Impact of hypoxic and acidic extracellular conditions on cytotoxicity of chemotherapeutic drugs.

In the microenvironment of solid growing tumors, pronounced hypoxia or extracellular acidosis is commonly found. The aim of this study was the analysis of the cytotoxic effect of different chemotherapeutic agents (cisplatin, daunorubicin, docetaxel) under these conditions in vitro. Prostate carcinoma cells (R3327-AT1) were exposed to hypoxia (pO2 < 0.5 mmHg) or extracellular acidosis (pH = 6.6) for 6h. After 3h, cytotoxic drugs were added.
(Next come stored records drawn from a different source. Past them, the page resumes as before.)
$ cat src/rtl/core/cse_pkg.sv
// Shared types and constants of the cosine similarity engine.
// No dependencies; every other file of the block depends on this package.
package cse_pkg;

	localparam int CSE_MAX_LEN   = 1024;
	localparam int CSE_ELEM_BITS = 16;

	localparam int CSE_DOT_W     = 42;
	localparam int CSE_SQ_W      = 41;
	localparam int CSE_COS_W     = 16;
	localparam int CSE_ROOT_W    = 64;
	localparam int CSE_NORM_W    = 32;
	localparam int CSE_NUM_SHIFT = 22;
	localparam int CSE_FRAC_BITS = 16;
	localparam int CSE_ROOT_STEPS = CSE_ROOT_W / 2;
	localparam int CSE_DIV_STEPS  = CSE_FRAC_BITS;
	localparam int CSE_CNT_W     = $clog2(CSE_ROOT_STEPS);

	localparam logic [CSE_COS_W-1:0] CSE_COS_MAX = 16'd32767;

	typedef enum logic [1:0] {
		ST_OK        = 2'd0,
		ST_ZERO_NORM = 2'd1,
		ST_TOO_LONG  = 2'd2
	} cse_status_t;

	// Sums of a finished vector pair, valid for one cycle.
	typedef struct packed {
		logic                 valid;
		logic                 ovf;
		logic [CSE_DOT_W-1:0] dot;
		logic [CSE_SQ_W-1:0]  sqa;
		logic [CSE_SQ_W-1:0]  sqb;
	} cse_fin_t;

	// Controller to datapath commands.
	typedef struct packed {
		logic load;
		logic root;
		logic mult;
		logic cmp;
		logic div;
		logic emit;
	} cse_cmd_t;

endpackage
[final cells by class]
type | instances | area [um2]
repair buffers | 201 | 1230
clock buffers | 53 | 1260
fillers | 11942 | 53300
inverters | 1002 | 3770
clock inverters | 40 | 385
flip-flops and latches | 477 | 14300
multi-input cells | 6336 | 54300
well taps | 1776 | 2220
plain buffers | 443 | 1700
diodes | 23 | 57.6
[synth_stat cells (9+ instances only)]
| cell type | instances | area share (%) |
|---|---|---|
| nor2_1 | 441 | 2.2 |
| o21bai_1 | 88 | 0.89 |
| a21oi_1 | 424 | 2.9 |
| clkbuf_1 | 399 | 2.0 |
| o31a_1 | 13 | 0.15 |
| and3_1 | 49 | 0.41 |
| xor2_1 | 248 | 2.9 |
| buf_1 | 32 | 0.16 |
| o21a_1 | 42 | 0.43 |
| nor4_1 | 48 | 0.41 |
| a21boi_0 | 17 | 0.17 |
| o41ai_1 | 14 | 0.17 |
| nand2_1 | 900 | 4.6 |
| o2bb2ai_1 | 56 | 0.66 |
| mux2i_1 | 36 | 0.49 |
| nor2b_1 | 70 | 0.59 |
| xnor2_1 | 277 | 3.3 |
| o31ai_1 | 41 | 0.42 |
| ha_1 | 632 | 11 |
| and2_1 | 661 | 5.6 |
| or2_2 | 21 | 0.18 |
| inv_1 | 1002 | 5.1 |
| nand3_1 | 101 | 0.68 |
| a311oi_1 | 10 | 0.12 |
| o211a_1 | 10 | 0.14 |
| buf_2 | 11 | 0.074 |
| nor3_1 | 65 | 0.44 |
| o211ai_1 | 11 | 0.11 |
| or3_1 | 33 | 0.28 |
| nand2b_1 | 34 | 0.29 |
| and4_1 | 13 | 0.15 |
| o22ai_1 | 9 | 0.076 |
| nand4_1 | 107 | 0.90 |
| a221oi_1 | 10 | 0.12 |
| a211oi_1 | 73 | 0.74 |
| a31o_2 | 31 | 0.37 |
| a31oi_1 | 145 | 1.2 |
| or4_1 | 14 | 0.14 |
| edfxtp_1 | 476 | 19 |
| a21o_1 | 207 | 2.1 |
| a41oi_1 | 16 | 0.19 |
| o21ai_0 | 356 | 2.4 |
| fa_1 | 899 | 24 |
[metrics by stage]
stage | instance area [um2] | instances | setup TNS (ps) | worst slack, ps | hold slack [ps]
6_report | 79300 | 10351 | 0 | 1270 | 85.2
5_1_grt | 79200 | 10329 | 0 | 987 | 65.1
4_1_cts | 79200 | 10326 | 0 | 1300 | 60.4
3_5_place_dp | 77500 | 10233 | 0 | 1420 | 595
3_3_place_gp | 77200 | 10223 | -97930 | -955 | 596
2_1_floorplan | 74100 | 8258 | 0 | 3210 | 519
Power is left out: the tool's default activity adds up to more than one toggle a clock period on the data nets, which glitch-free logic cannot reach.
### src/rtl/core/cse_ctrl.sv
// Controller that sequences the result datapath once per finished vector pair.
// Depends on cse_pkg.
module cse_ctrl (
	input  logic              clk,
	input  logic              arst_n,
	input  logic              fin_valid,
	input  logic              skip,
	input  logic              out_free,
	output logic              idle,
	output cse_pkg::cse_cmd_t cmd
);
	import cse_pkg::*;

	typedef enum logic [2:0] {
		S_IDLE,
		S_CHECK,
		S_ROOT,
		S_MULT,
		S_CMP,
		S_DIV,
		S_FIN
	} state_t;

	state_t                state_q;
	logic [CSE_CNT_W-1:0]  cnt_q;

	always_ff @(posedge clk or negedge arst_n) begin
		if (!arst_n) begin
			state_q <= S_IDLE;
			cnt_q   <= '0;
		end else begin
			case (state_q)
				S_IDLE: begin
					if (fin_valid) begin
						state_q <= S_CHECK;
					end
				end
				S_CHECK: begin
					cnt_q   <= CSE_CNT_W'(CSE_ROOT_STEPS - 1);
					state_q <= skip ? S_FIN : S_ROOT;
				end
				S_ROOT: begin
					cnt_q <= cnt_q - CSE_CNT_W'(1);
					if (cnt_q == '0) begin
						state_q <= S_MULT;
					end
				end
				S_MULT: begin
					state_q <= S_CMP;
				end
				S_CMP: begin
					cnt_q   <= CSE_CNT_W'(CSE_DIV_STEPS - 1);
					state_q <= S_DIV;
				end
				S_DIV: begin
					cnt_q <= cnt_q - CSE_CNT_W'(1);
					if (cnt_q == '0) begin
						state_q <= S_FIN;
					end
				end
				S_FIN: begin
					if (out_free) begin
						state_q <= S_IDLE;
					end
				end
				default: begin
					state_q <= S_IDLE;
				end
			endcase
		end
	end

	always_comb begin
		cmd      = '0;
		cmd.load = (state_q == S_IDLE) && fin_valid;
		cmd.root = (state_q == S_ROOT);
		cmd.mult = (state_q == S_MULT);
		cmd.cmp  = (state_q == S_CMP);
		cmd.div  = (state_q == S_DIV);
		cmd.emit = (state_q == S_FIN) && out_free;
	end

	// a final pair in flight also counts as busy
	assign idle = (state_q == S_IDLE) && !fin_valid;

	a_fin_when_idle: assert property (@(posedge clk) disable iff (!arst_n)
		fin_valid |-> state_q == S_IDLE)
		else $error("final pair reached a busy engine");

	a_emit_free: assert property (@(posedge clk) disable iff (!arst_n)
		cmd.emit |-> out_free)
		else $error("result emitted into an occupied output register");

	a_root_len: assert property (@(posedge clk) disable iff (!arst_n)
		(state_q == S_CHECK && !skip) |=> (state_q == S_ROOT &&
			cnt_q == CSE_CNT_W'(CSE_ROOT_STEPS - 1)))
		else $error("root sequence started with wrong step count");

	a_div_end: assert property (@(posedge clk) disable iff (!arst_n)
		(state_q == S_DIV && cnt_q == '0) |=> state_q == S_FIN)
		else $error("divide did not finish after its last step");

endmodule
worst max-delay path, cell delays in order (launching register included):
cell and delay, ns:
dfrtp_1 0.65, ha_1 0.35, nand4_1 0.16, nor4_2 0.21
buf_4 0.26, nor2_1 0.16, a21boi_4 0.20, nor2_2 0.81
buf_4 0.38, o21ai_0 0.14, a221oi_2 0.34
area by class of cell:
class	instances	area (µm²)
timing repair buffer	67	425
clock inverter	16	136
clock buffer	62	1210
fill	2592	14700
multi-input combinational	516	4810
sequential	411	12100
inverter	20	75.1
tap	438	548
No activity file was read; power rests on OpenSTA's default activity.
The cytotoxic effect was assessed by measuring caspase 3-activity (apoptosis), LDH release (necrosis) and repopulation of the cells after chemotherapy (cell death). Compared to aerobic control conditions, severe hypoxia over 6 h per se led to a slight increase in apoptosis, necrosis and cell death. With all three chemotherapeutic agents, hypoxia led to a reduced (by approx. 25%) caspase 3-activity and a marked increase in necrosis. However, the overall cytotoxicity of the drug was not affected by O2-deficiency. By contrast, during extracellular acidosis, the cytotoxic effect of daunorubicin was reduced by 40%, preferentially due to a marked reduction in apoptosis. With cisplatin and docetaxel no change in overall cell death was detected. However, for daunorubicin the tumor-pH seems to have a strong impact on cytotoxicity. With this chemotherapeutic drug the therapeutic efficacy is markedly reduced in an acidotic environment.